Dataset entries
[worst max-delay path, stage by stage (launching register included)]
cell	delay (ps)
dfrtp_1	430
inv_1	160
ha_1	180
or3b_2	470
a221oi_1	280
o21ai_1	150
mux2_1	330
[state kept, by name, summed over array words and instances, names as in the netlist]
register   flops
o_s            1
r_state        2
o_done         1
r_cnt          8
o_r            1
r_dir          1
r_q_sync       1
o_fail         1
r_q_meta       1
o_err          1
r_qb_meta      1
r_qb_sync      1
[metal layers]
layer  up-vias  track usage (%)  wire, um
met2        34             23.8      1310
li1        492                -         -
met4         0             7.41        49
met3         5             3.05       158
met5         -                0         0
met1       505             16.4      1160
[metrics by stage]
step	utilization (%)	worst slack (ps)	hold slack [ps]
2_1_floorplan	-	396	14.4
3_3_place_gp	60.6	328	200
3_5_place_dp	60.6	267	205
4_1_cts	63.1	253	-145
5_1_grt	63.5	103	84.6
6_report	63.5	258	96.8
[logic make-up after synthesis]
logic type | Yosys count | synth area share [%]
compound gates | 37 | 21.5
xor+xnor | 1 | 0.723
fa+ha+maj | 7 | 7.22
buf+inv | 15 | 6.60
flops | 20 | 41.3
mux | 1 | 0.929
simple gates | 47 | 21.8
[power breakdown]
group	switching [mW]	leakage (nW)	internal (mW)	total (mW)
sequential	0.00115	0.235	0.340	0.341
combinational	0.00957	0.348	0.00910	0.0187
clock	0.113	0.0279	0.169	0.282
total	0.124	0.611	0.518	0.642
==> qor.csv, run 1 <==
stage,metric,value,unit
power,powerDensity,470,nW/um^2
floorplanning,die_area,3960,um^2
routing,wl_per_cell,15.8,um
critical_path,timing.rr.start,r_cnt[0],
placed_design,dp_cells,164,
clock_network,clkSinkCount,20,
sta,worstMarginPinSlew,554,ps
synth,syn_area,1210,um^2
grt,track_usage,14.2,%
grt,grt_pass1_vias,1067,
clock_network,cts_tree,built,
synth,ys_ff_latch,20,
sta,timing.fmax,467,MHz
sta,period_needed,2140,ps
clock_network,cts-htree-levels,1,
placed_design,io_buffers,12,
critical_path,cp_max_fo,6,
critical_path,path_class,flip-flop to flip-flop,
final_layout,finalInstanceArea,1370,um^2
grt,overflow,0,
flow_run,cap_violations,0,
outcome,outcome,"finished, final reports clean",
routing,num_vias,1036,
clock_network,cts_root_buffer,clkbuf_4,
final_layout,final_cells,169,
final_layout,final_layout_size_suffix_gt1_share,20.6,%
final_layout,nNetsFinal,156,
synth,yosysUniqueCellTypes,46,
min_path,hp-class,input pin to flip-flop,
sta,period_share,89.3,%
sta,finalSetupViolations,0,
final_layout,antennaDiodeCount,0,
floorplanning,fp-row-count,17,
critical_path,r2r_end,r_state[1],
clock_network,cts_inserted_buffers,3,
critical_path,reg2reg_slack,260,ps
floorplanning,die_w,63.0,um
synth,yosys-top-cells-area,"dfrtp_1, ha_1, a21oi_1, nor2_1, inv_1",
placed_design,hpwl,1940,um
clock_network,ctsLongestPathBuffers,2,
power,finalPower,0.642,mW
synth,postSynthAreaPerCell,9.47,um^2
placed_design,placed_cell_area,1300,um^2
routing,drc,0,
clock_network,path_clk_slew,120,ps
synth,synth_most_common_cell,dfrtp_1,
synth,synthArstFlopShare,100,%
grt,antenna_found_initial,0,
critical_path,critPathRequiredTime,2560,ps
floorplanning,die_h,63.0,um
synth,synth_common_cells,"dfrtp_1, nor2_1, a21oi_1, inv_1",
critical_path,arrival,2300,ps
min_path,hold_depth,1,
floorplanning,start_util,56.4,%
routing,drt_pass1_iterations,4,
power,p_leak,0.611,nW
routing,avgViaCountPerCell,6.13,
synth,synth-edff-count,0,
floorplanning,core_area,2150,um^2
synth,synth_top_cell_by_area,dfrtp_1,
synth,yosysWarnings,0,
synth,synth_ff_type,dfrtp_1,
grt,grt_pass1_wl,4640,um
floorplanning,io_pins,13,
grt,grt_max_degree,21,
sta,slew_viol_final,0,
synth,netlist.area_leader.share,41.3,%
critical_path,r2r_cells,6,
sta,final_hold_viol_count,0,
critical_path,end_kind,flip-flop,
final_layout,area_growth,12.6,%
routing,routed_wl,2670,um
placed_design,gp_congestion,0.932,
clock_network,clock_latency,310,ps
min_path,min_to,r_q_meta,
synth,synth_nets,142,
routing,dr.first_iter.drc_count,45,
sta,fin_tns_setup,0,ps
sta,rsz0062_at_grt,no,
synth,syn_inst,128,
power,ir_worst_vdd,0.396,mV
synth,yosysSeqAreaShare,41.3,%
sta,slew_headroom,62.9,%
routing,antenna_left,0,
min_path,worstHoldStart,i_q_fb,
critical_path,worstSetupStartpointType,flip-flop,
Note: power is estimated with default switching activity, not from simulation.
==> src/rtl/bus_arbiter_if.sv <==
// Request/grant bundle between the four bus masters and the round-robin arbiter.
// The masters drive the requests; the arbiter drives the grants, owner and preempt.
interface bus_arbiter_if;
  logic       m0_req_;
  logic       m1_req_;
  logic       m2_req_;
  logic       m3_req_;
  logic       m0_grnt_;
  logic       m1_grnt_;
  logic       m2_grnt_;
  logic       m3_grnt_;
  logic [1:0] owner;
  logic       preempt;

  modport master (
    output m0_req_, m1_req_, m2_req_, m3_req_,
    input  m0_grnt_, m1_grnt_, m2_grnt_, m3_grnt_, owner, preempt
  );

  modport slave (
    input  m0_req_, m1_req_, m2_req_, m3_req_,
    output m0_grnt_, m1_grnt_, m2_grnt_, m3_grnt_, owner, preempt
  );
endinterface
==
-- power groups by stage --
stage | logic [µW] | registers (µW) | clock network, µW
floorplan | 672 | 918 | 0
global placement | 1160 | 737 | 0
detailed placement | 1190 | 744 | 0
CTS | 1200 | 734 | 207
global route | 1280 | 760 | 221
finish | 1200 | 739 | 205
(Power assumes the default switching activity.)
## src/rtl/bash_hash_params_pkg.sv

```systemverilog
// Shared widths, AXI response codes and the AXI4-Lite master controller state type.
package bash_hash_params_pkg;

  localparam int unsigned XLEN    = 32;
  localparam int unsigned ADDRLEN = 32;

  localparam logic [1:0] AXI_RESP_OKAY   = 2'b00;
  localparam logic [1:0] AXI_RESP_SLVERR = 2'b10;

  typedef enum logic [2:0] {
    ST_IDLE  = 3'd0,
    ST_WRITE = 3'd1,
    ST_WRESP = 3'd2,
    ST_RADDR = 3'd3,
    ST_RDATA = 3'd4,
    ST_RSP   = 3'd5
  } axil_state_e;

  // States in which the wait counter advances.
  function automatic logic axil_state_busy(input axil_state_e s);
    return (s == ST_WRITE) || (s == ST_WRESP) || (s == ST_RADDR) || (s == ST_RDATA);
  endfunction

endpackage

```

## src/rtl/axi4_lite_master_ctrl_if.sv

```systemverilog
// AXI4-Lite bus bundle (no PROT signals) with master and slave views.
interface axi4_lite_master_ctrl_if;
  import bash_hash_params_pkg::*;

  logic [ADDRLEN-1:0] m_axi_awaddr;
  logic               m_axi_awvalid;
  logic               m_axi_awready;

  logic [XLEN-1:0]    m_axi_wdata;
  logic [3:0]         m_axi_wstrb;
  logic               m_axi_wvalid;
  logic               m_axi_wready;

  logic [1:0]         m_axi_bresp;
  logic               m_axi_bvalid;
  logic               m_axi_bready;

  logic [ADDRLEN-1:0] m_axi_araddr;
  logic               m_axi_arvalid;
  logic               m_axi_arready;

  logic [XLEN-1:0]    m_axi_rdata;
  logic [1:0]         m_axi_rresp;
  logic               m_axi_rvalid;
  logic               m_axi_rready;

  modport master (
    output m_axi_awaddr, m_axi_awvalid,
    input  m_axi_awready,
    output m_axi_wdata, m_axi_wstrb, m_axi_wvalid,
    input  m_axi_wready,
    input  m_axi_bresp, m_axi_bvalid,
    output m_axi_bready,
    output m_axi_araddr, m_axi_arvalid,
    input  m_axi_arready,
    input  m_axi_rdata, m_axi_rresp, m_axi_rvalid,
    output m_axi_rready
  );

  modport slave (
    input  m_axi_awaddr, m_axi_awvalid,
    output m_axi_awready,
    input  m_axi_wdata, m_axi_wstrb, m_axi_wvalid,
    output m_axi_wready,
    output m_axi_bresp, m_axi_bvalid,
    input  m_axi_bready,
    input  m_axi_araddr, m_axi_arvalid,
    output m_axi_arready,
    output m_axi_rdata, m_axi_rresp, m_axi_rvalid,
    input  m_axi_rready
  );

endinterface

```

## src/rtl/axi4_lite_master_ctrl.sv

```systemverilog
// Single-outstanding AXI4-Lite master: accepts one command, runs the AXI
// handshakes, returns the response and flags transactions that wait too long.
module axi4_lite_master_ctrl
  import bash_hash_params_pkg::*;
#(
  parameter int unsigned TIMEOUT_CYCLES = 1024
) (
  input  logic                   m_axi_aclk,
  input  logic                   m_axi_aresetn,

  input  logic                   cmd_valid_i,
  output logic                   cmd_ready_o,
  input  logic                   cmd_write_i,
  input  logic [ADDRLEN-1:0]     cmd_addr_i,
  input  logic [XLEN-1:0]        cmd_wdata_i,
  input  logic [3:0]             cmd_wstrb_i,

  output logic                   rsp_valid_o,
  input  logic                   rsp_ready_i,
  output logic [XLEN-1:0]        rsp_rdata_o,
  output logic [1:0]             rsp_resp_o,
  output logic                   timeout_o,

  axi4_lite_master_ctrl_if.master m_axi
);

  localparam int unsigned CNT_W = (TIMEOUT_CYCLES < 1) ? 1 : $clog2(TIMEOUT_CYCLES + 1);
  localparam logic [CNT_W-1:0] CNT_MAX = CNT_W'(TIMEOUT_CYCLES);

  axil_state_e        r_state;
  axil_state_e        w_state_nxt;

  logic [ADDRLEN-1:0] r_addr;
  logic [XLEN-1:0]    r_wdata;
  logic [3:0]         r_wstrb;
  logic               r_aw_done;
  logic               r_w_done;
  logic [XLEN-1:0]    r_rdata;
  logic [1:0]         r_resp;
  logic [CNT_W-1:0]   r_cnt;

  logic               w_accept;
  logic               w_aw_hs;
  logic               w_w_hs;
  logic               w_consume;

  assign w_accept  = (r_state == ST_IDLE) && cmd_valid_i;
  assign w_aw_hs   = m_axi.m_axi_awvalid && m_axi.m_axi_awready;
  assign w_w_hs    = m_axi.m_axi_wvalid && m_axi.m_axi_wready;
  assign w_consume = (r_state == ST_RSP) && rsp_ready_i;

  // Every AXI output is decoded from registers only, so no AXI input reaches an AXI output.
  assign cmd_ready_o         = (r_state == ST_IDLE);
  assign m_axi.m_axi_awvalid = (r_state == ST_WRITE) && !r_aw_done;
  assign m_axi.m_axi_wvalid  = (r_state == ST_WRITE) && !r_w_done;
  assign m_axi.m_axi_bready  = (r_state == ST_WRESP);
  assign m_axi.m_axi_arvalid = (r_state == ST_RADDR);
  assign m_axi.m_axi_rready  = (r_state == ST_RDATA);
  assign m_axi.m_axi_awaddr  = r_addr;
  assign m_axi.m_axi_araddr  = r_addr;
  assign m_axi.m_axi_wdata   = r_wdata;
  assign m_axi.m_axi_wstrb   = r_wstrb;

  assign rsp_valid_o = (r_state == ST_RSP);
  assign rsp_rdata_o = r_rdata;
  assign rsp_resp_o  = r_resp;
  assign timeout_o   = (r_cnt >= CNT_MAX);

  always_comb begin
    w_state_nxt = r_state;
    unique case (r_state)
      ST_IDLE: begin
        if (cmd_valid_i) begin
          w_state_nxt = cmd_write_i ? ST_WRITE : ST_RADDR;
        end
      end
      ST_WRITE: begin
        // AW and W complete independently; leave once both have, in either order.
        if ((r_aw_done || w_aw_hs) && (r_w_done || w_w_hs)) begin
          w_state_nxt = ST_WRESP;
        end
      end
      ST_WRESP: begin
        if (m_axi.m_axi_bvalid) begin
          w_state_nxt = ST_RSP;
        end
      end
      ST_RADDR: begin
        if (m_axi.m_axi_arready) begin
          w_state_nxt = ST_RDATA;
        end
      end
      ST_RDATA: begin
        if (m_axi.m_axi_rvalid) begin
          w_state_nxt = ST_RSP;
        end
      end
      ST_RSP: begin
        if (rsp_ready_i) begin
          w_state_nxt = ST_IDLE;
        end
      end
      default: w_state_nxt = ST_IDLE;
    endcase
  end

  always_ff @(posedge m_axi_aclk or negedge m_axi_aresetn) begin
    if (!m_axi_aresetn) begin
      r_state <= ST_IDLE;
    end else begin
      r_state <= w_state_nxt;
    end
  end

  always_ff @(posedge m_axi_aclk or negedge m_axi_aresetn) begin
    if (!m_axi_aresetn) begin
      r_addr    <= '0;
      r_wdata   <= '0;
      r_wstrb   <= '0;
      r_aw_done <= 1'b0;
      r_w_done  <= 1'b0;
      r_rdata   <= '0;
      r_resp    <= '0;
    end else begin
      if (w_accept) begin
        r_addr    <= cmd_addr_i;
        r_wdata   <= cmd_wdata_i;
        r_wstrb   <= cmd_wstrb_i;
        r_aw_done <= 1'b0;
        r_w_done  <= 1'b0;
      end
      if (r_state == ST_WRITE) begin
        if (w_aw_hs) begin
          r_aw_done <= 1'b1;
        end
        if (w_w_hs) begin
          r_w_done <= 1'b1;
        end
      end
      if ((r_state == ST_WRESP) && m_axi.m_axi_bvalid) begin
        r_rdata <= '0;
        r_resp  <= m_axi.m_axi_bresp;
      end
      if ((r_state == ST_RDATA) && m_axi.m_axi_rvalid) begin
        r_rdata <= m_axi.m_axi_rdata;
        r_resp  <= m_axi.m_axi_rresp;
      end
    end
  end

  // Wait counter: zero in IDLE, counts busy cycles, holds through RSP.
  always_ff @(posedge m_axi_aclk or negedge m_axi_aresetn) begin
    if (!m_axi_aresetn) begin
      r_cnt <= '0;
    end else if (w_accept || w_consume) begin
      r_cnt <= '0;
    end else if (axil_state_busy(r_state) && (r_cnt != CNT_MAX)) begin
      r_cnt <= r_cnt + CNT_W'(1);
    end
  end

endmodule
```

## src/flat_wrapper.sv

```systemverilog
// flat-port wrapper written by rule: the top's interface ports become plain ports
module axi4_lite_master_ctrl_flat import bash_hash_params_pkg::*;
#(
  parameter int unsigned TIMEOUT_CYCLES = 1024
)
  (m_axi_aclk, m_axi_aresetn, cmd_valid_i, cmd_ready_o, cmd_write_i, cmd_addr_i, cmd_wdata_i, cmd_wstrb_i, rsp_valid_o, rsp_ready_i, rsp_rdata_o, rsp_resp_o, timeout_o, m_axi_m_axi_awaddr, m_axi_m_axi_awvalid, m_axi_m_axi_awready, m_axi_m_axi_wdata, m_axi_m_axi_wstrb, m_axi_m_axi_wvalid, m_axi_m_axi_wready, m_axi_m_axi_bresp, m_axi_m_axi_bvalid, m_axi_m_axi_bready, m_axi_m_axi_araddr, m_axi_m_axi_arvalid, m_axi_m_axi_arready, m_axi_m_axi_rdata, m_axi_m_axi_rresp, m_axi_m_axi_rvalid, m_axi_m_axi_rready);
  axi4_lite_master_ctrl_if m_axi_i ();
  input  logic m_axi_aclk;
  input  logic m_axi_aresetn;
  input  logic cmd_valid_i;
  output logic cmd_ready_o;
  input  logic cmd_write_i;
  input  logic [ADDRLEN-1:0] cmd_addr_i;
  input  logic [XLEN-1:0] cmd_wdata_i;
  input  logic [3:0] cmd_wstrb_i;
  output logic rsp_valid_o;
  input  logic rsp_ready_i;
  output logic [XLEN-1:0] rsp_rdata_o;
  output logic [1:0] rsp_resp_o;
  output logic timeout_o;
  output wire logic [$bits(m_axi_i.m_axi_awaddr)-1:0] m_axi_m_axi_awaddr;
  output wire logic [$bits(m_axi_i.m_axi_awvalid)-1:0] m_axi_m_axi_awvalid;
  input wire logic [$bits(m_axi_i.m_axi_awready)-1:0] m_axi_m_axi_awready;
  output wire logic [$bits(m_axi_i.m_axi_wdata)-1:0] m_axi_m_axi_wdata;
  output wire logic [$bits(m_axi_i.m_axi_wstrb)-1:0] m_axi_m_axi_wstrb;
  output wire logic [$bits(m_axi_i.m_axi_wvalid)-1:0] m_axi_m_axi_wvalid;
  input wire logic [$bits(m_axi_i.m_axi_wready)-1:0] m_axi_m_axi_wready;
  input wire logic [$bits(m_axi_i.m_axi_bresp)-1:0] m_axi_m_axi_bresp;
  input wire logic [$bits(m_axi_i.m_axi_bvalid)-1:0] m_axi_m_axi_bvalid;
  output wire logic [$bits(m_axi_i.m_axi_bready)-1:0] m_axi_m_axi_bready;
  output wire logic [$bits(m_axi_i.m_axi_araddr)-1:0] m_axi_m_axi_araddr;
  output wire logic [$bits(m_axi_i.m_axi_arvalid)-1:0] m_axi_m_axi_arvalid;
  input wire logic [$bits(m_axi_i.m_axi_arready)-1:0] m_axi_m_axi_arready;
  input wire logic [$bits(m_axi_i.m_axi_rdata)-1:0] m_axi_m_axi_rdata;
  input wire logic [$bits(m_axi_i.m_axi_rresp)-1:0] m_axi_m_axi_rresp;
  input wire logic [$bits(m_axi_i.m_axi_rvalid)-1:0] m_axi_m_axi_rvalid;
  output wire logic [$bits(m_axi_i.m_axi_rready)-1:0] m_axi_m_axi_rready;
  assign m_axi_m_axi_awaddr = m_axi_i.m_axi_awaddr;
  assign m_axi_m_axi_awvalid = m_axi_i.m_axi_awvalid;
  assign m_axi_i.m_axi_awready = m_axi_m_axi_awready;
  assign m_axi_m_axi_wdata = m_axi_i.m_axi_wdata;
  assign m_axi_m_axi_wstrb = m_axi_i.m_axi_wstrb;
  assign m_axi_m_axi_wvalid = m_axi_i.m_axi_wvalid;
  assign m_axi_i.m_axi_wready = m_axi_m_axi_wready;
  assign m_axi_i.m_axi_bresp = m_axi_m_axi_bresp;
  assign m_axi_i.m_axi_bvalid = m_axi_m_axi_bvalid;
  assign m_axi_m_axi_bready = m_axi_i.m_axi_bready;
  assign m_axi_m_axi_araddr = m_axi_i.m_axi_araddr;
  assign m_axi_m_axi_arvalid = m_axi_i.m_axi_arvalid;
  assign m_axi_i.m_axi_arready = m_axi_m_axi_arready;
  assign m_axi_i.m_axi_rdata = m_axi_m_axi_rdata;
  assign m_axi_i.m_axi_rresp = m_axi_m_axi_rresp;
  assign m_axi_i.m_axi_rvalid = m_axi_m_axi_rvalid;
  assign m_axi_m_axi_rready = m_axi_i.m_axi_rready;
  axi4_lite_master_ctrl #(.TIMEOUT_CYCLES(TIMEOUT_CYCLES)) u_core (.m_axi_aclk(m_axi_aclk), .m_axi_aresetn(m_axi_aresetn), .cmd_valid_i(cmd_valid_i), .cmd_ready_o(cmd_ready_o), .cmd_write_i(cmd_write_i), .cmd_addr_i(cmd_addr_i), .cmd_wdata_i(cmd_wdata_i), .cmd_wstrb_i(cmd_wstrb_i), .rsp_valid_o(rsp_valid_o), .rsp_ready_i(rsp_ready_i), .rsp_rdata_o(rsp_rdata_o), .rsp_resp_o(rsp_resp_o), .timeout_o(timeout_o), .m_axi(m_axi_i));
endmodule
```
...
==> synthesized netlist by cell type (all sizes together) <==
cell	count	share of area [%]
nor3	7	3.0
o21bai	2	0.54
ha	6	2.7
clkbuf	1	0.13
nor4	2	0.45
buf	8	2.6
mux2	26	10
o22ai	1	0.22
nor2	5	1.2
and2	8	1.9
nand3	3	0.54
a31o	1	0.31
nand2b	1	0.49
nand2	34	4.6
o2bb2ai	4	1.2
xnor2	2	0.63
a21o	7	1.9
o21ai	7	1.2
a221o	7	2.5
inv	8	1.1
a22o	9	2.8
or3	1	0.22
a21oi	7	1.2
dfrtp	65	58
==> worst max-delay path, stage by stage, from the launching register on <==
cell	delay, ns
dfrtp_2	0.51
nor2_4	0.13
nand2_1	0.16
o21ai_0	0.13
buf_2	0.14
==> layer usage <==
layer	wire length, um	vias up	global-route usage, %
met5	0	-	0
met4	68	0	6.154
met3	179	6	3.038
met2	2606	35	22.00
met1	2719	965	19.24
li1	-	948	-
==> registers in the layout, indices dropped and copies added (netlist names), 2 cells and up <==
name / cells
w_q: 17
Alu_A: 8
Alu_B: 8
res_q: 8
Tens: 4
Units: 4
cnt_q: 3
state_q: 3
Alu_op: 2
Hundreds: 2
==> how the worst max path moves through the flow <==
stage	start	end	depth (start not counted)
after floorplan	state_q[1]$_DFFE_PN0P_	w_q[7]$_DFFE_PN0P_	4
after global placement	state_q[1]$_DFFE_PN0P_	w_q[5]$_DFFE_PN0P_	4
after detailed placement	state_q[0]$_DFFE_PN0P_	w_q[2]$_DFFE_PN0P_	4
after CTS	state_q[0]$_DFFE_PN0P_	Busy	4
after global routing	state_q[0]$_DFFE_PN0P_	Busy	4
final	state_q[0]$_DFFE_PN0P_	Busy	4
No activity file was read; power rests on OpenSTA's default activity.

INSTRUCTIONS TO FOLLOW:
The required answer is the exact run of lines above starting at the line with "CTS | 1200 | 734 | 207" and ending at the line with "finish | 1200 | 739 | 205", with both ends present.

PROBLEM SOLUTION:
CTS | 1200 | 734 | 207
global route | 1280 | 760 | 221
finish | 1200 | 739 | 205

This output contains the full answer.